How about "you failed every, adult, teen, kid, animal that was mauled"?


----------



## Sabis mom (Mar 20, 2014)

wolfy dog said:


> How about "you failed every, adult, teen, kid, animal that was mauled"?


 
Yup. That to.


----------



## Sunflowers (Feb 17, 2012)

Sabis mom said:


> I rescued a litter of feral GSD? pups. Mom was dead or gone, 1 was dead when I found them, 2 died shortly after. I kept the one that lived. My husband walked into the yard one night when Bear was about 9 weeks old and Bear attacked him. I chalked it up to bad lighting, weak I know. A few weeks later my husband tried to take him outside and got bit again. I said he startled him. At 5 months old he attacked two dogs on a walk, at 6 months old he took down the neighbors husky, at 8 months old he tried to get Bud. The whole time he continued to threaten and bite my husband.
> I loved him, he was my cuddly Bear. My husband loved him, wanted desperately to keep him. He went for a friends daughter right in front of me, snapped a chain and mauled a passerby, fortunately it was winter and the man was well padded. He killed a small dog, and I think a cat.
> We fenced, muzzled, chained, contained. He busted through things like they weren't there. At 1.5 years old he weighed 117lbs and was not yet filled out. He stood 30" at the shoulder.
> I had socialized, trained and socialized some more. I made the horrible decision to destroy a young, healthy dog.
> I hate myself for it, I gave up on him. And that's what it boils down to. I should have been able to save him, I failed. So when people tell me I should get rid of Shadow and get a 'better' dog, all I see is Bears sweet face. I failed one dog, I will not fail again.


Read everything you wrote again.

He was not healthy.

He was mentally ill.

Just because his body was sound does not mean his mind was.

A dog who attacks without a reason is not mentally healthy.

You did not put down a healthy dog.


----------



## osito23 (Feb 17, 2014)

I'm with you, Sunflowers. My dogs are part of the family: they live inside with us and go many places with us. Training them, hiking with them, taking them to the lake, and just doing things with them is my hobby. I understand and respect that they are dogs and there is a huge responsibility in keeping them. Training, socialization, meeting exercise requirements, and general management are musts in having a well-behaved pet.
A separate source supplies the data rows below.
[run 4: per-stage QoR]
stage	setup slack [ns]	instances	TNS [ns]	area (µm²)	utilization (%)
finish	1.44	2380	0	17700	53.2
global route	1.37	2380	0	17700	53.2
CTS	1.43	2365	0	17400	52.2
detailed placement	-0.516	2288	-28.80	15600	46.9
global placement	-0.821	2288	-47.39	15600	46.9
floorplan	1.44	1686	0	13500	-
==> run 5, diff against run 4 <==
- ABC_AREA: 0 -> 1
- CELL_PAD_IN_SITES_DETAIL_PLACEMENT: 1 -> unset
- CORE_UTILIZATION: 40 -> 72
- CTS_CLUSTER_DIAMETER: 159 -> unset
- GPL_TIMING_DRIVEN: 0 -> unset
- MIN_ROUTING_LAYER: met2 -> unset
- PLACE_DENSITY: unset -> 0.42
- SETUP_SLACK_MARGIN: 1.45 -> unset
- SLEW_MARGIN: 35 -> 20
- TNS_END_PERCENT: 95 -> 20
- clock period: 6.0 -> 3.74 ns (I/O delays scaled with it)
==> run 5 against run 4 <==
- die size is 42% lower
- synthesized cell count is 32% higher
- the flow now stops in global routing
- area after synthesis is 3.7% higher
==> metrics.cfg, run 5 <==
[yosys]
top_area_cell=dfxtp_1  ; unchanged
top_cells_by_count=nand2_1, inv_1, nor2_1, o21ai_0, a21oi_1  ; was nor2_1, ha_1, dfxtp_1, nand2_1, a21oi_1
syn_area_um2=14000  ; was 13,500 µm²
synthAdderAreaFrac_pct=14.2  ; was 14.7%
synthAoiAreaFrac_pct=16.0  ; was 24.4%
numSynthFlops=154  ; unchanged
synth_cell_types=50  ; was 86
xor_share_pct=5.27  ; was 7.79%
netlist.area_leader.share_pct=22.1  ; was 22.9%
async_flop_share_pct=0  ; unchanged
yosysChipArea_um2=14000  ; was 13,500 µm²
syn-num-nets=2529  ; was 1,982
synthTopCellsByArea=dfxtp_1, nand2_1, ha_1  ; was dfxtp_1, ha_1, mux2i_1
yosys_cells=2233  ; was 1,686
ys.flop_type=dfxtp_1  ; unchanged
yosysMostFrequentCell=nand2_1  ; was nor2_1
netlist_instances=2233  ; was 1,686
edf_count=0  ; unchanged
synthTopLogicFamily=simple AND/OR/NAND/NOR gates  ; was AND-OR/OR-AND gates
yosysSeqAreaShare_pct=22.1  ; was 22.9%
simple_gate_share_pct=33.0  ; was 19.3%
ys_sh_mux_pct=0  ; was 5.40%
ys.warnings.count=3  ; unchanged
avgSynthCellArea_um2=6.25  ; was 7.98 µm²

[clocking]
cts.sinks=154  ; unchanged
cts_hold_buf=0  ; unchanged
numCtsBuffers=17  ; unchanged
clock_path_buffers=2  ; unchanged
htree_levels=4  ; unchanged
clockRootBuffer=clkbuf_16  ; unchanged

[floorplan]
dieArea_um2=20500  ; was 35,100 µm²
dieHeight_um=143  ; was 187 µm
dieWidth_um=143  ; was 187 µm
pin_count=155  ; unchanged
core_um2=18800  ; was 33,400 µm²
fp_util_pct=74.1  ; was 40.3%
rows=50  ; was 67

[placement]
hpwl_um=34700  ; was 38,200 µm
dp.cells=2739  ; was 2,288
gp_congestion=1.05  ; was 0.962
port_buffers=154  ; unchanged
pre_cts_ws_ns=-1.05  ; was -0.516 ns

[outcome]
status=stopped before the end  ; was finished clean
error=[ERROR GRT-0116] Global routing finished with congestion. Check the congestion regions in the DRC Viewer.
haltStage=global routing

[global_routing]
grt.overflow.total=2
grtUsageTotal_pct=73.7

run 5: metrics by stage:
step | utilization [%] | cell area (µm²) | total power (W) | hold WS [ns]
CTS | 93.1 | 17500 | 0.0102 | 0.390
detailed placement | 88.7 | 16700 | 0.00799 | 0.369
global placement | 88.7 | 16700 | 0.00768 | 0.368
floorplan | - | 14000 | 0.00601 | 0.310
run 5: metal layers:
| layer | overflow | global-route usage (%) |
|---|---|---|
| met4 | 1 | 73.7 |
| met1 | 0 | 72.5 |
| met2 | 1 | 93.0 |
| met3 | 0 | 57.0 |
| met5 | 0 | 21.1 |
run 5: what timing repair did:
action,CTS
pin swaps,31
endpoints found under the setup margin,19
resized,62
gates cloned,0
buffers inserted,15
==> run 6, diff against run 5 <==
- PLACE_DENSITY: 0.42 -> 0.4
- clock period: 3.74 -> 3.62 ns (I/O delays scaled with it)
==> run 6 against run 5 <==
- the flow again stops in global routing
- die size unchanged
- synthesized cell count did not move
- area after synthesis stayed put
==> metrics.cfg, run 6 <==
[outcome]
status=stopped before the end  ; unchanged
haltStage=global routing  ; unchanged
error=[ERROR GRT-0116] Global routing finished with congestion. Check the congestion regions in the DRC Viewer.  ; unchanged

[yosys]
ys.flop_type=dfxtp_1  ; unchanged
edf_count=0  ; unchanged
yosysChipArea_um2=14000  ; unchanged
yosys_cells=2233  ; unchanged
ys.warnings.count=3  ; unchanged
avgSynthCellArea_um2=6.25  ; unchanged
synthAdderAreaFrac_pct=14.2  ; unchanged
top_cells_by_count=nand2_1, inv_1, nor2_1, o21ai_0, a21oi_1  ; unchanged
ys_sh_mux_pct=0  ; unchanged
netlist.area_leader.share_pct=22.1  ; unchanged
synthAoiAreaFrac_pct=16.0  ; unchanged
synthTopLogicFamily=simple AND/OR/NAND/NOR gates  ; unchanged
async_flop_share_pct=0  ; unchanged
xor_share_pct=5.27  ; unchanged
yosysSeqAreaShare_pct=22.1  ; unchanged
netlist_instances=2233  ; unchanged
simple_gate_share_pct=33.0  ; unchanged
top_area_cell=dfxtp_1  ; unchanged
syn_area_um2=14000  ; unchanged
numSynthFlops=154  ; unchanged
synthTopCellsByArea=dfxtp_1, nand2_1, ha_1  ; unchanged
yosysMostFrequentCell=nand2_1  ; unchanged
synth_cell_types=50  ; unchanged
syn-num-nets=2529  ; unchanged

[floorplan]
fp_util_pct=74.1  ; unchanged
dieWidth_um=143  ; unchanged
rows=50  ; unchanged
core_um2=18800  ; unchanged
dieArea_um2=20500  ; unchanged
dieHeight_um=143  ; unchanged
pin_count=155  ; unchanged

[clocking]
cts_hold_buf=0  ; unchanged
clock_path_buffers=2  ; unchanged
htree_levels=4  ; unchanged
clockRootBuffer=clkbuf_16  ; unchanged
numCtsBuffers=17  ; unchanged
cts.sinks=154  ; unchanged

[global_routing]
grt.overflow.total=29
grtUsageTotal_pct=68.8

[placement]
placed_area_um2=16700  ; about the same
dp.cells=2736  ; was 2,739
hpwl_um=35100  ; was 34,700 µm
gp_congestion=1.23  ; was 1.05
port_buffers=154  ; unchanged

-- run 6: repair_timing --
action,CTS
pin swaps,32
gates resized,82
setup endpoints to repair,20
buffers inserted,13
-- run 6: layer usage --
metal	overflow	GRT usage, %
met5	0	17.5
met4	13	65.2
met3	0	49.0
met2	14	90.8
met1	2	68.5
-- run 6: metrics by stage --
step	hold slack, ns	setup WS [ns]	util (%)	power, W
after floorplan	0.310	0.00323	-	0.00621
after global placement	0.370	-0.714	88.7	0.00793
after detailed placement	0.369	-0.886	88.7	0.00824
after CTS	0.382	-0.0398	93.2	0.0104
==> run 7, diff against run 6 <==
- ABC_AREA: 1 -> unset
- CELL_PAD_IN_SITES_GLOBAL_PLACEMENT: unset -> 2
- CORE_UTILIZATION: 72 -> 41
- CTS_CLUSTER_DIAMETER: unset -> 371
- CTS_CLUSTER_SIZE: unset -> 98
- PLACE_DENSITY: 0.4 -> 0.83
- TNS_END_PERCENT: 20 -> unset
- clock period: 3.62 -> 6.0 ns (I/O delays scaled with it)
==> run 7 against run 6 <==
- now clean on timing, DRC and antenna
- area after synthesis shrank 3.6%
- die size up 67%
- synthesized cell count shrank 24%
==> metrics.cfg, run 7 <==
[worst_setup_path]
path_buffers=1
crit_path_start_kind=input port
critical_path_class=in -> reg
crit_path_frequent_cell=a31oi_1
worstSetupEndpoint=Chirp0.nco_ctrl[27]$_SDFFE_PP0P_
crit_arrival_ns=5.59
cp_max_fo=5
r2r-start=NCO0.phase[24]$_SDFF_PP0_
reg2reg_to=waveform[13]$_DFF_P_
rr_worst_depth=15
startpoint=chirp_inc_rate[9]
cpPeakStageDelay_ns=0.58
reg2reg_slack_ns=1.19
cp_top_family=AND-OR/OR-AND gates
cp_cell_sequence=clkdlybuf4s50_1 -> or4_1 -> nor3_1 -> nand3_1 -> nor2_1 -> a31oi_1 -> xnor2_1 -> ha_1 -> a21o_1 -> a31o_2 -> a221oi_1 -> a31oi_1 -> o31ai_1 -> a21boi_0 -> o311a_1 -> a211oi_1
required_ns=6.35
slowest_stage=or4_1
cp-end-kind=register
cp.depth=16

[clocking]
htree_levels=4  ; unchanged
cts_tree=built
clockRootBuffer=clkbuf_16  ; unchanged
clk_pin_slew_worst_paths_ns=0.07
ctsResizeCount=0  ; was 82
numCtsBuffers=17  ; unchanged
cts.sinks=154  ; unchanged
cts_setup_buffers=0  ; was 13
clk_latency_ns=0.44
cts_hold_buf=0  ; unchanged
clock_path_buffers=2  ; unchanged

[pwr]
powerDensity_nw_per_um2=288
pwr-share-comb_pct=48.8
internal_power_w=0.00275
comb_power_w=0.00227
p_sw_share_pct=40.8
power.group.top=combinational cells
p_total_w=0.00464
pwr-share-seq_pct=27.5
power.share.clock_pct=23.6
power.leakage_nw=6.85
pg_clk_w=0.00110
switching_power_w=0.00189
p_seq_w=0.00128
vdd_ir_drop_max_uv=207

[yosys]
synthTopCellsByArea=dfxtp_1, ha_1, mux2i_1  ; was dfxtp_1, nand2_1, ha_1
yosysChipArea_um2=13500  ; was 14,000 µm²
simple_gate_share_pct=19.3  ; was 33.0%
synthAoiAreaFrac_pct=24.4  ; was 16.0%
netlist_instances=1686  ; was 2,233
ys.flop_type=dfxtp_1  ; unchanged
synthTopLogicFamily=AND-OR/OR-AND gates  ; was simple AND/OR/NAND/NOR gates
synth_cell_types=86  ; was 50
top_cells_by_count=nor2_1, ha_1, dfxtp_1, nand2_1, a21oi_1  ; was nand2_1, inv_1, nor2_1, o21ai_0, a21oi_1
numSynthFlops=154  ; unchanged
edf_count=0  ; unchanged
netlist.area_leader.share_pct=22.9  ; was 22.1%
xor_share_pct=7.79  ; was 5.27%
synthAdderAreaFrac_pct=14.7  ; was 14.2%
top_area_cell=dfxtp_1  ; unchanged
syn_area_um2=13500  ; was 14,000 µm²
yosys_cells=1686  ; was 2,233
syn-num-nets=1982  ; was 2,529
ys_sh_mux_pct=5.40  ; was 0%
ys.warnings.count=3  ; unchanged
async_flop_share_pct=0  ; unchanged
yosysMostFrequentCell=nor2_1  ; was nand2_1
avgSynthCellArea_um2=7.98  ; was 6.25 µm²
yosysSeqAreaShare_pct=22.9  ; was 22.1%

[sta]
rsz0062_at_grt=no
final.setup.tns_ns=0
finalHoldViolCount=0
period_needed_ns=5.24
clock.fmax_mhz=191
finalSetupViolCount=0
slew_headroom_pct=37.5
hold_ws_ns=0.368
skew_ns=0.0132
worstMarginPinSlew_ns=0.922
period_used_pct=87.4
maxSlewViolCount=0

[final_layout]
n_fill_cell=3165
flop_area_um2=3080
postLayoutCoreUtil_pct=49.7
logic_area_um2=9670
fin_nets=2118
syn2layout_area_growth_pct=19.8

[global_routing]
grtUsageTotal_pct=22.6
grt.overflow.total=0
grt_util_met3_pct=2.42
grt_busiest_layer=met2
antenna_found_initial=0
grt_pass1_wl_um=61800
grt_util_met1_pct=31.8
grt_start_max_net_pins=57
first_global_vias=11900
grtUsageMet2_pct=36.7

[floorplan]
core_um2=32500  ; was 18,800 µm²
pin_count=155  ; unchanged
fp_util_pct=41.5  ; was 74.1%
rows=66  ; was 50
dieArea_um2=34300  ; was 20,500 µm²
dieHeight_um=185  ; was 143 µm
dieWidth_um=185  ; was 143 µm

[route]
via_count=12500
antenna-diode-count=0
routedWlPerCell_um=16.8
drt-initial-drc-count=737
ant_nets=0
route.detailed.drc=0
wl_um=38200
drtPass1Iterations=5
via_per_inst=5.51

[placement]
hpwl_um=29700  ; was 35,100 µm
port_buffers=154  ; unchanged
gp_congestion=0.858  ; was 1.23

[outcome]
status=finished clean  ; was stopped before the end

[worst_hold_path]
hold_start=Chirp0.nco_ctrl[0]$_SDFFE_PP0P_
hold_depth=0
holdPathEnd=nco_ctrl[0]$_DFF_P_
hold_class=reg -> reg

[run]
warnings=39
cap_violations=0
My dogs bring me happiness and enjoyment, and they need to be social and stable to fit in with my lifestyle. 

I have multiple dogs from rescue backgrounds of different breeds and a GSD from a reputable breeder. I have been fortunate to never have a dog with fear aggression, and I'm sure it's much easier to sit here and type this than to actually do it, but if I were genuinely worried about my dog attacking someone unprovoked, that dog would not live with me anymore. Some people are able and willing to manage an aggressive dog. I think most of these dogs are only aggressive to those outside their pack; I cannot imagine wanting to keep a dog that had attacked me unprovoked multiple times. 

A dog is who he is genetically. There is a reason why we have so many different breeds with different traits selectively bred into them. You can do all the training and socialization you want with a nervy dog, and you may be able to train and manage the dog, but at the end of the day, you still have a nervy dog. The best dog that I ever had was adopted when she was 4 years old. Wild, no manners, no training, heart worm positive; while no one really knows about her upbringing, one can make an educated guess. In spite of all of this she was the absolute best dog in the world. She was rock solid and loved everyone she met: adults, kids, dogs, cats, livestock even. She loved to work with me and was very quickly trained. That is genetics.


----------



## Sabis mom (Mar 20, 2014)

Wolfy dog-to be fair, the first attack on a dog was my first indication that he was dog aggressive. The husky was actually picking on him, in my yard.
He snapped a chain on my husband to get the small dog. I broke my wrist and two fingers trying to stop him from attacking the passerby, who he got to by busting my front door. We found him in the apple tree one day, he jumped fences, or climbed them. We had him tied with marine rope and it didn't even slow him down when he broke it. He bent a metal latch chewing on it.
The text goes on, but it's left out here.